- [About this task]
Locate the word "buffers" in the material, then show every line that holds it.

- [Information shown]
>>>>

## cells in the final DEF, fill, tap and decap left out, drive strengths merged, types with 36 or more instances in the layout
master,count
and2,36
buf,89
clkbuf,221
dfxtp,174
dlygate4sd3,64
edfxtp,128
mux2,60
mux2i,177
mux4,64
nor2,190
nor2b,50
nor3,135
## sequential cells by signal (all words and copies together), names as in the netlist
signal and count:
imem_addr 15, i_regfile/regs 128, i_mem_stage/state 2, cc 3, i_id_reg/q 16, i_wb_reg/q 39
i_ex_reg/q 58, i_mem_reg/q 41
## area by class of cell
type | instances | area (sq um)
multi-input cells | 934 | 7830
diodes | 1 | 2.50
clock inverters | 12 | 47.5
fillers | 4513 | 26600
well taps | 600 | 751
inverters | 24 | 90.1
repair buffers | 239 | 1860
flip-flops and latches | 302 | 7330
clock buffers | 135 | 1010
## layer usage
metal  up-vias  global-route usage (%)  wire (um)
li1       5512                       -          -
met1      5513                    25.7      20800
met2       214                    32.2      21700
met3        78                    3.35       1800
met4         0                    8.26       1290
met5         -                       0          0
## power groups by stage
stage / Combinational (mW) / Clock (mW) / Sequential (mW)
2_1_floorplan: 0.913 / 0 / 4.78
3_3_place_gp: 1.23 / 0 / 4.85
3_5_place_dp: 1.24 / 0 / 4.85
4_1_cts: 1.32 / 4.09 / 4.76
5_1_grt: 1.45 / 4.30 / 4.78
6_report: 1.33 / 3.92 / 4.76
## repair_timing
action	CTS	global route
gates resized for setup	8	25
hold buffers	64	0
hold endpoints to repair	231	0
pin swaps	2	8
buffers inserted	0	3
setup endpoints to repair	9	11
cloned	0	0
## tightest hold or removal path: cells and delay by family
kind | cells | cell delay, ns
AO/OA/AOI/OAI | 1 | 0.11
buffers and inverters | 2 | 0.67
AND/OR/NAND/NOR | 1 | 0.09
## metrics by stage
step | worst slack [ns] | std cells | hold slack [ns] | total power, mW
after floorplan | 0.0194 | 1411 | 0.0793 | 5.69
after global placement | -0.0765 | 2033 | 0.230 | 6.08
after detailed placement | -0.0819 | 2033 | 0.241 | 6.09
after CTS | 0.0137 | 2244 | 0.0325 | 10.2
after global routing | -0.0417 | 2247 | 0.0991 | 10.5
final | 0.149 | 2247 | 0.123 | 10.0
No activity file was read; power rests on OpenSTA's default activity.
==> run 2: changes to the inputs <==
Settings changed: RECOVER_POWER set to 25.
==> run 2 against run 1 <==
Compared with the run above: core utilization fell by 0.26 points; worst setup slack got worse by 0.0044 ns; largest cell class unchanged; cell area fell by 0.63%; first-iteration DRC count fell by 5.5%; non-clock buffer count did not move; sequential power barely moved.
**src/logic/ci_macros.svh**
```systemverilog
`ifndef CI_MACROS_SVH
`define CI_MACROS_SVH

////////////////////////////////
// CPU side widths
////////////////////////////////

// Word address, byte addressing is not used
`define CI_ADDR_BITS 30
`define CI_DATA_BITS 32
`define CI_BE_BITS 4

////////////////////////////////
// Cache geometry
////////////////////////////////

// 16 single-word lines per cache
`define CI_INDEX_BITS 4

////////////////////////////////
// Main memory
////////////////////////////////

// 1024 words deep
`define CI_MEM_ADDR_BITS 10
// Cycles from accept to done
`define CI_MEM_LATENCY 8

`endif

```
**src/logic/ci_pkg.sv**
```systemverilog
`include "ci_macros.svh"

package ci_pkg;

    ////////////////////////////////
    // Vector types
    ////////////////////////////////

    typedef logic [`CI_ADDR_BITS-1:0] word_addr_t;
    typedef logic [`CI_DATA_BITS-1:0] word_t;
    typedef logic [`CI_BE_BITS-1:0] byte_en_t;

    // Low address bits pick the line, the rest is the tag
    typedef logic [`CI_INDEX_BITS-1:0] cache_index_t;
    typedef logic [`CI_ADDR_BITS-`CI_INDEX_BITS-1:0] cache_tag_t;

    ////////////////////////////////
    // Memory channel
    ////////////////////////////////

    // Held steady by the requester until done
    typedef struct packed {
        logic       req;
        logic       write;
        word_addr_t addr;
        word_t      wdata;
        byte_en_t   byte_en;
    } mem_req_t;

    // done is a single-cycle pulse
    typedef struct packed {
        logic  done;
        word_t rdata;
    } mem_rsp_t;

    ////////////////////////////////
    // State machines
    ////////////////////////////////

    typedef enum logic [1:0] {C_IDLE, C_MISS, C_FILL} cache_state_t;
    typedef enum logic {M_IDLE, M_BUSY} mem_state_t;

endpackage

```
**src/logic/icache.sv**
```systemverilog
`timescale 1ns/1ps
`include "ci_macros.svh"

module icache (
    input  logic               clk,
    input  logic               rst,
    input  ci_pkg::word_addr_t ic_addr,
    output ci_pkg::word_t      ic_data,
    output logic               ic_miss,
    output ci_pkg::mem_req_t   mreq,
    input  ci_pkg::mem_rsp_t   mrsp
);

    localparam int LINES = 1 << `CI_INDEX_BITS;

    ci_pkg::cache_state_t state_q;
    logic [LINES-1:0]     valid_q;
    ci_pkg::cache_tag_t   tag_q [LINES];
    ci_pkg::word_t        data_q [LINES];
    ci_pkg::word_addr_t   miss_addr_q;
    logic                 fetch_on_q;

    ci_pkg::cache_index_t idx;
    ci_pkg::cache_tag_t   tag;
    ci_pkg::cache_index_t miss_idx;
    ci_pkg::cache_tag_t   miss_tag;
    logic                 hit;

    assign idx      = ic_addr[`CI_INDEX_BITS-1:0];
    assign tag      = ic_addr[`CI_ADDR_BITS-1:`CI_INDEX_BITS];
    assign miss_idx = miss_addr_q[`CI_INDEX_BITS-1:0];
    assign miss_tag = miss_addr_q[`CI_ADDR_BITS-1:`CI_INDEX_BITS];

    // Lookup straight from the arrays, no extra cycle on a hit
    assign hit     = valid_q[idx] && (tag_q[idx] == tag);
    assign ic_data = data_q[idx];
    assign ic_miss = fetch_on_q && !hit;

    // Refill request, always a read
    always_comb begin
        mreq         = '0;
        mreq.req     = (state_q == ci_pkg::C_MISS);
        mreq.addr    = miss_addr_q;
        mreq.byte_en = '1;
    end

    // Control state
    always_ff @(posedge clk) begin
        if (rst) begin
            state_q    <= ci_pkg::C_IDLE;
            valid_q    <= '0;
            fetch_on_q <= 1'b0;
        end else begin
            // Fetch is held off for one cycle after reset
            fetch_on_q <= 1'b1;
            case (state_q)
                ci_pkg::C_IDLE: begin
                    if (ic_miss) begin
                        state_q <= ci_pkg::C_MISS;
                    end
                end
                ci_pkg::C_MISS: begin
                    if (mrsp.done) begin
                        valid_q[miss_idx] <= 1'b1;
                        state_q           <= ci_pkg::C_FILL;
                    end
                end
                default: begin
                    state_q <= ci_pkg::C_IDLE;
                end
            endcase
        end
    end

    // Tag and data arrays
    always_ff @(posedge clk) begin
        if (state_q == ci_pkg::C_IDLE) begin
            miss_addr_q <= ic_addr;
        end
        if (state_q == ci_pkg::C_MISS && mrsp.done) begin
            tag_q[miss_idx]  <= miss_tag;
            data_q[miss_idx] <= mrsp.rdata;
        end
    end

endmodule

```
`config.mk`:
```
export PLATFORM = sky130hd
export DESIGN_NAME = mem_arbiter
export DESIGN_NICKNAME = d
export VERILOG_FILES = /design/src/logic/ci_pkg.sv /design/src/logic/mem_arbiter.sv
export VERILOG_INCLUDE_DIRS = /design/src /design/src/logic
export SDC_FILE = /design/constraint.sdc
export NUM_CORES = 1
export LEC_CHECK = 0
export BUFFER_PORTS_ARGS = -buffer_cell sky130_fd_sc_hd__buf_4
export CAP_MARGIN = 20
export CORE_AREA = 2 2 121 123
export DETAILED_ROUTE_END_ITERATION = 6
export DIE_AREA = 0 0 123 125
export SYNTH_ARGS = -nofsm -noshare
export SYNTH_HDL_FRONTEND = slang
export SYNTH_SLANG_ARGS = --single-unit
```
`constraint.sdc`:
```
create_clock -name clk -period 0.95 [get_ports clk]
set_input_delay 0.0475 -clock clk [delete_from_list [all_inputs] [get_ports clk]]
set_output_delay 0.0475 -clock clk [all_outputs]
set_load 0.1 [all_outputs]
```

<<<<

- [Output]
repair buffers | 239 | 1860
clock buffers | 135 | 1010
hold buffers	64	0
buffers inserted	0	3
buffers and inverters | 2 | 0.67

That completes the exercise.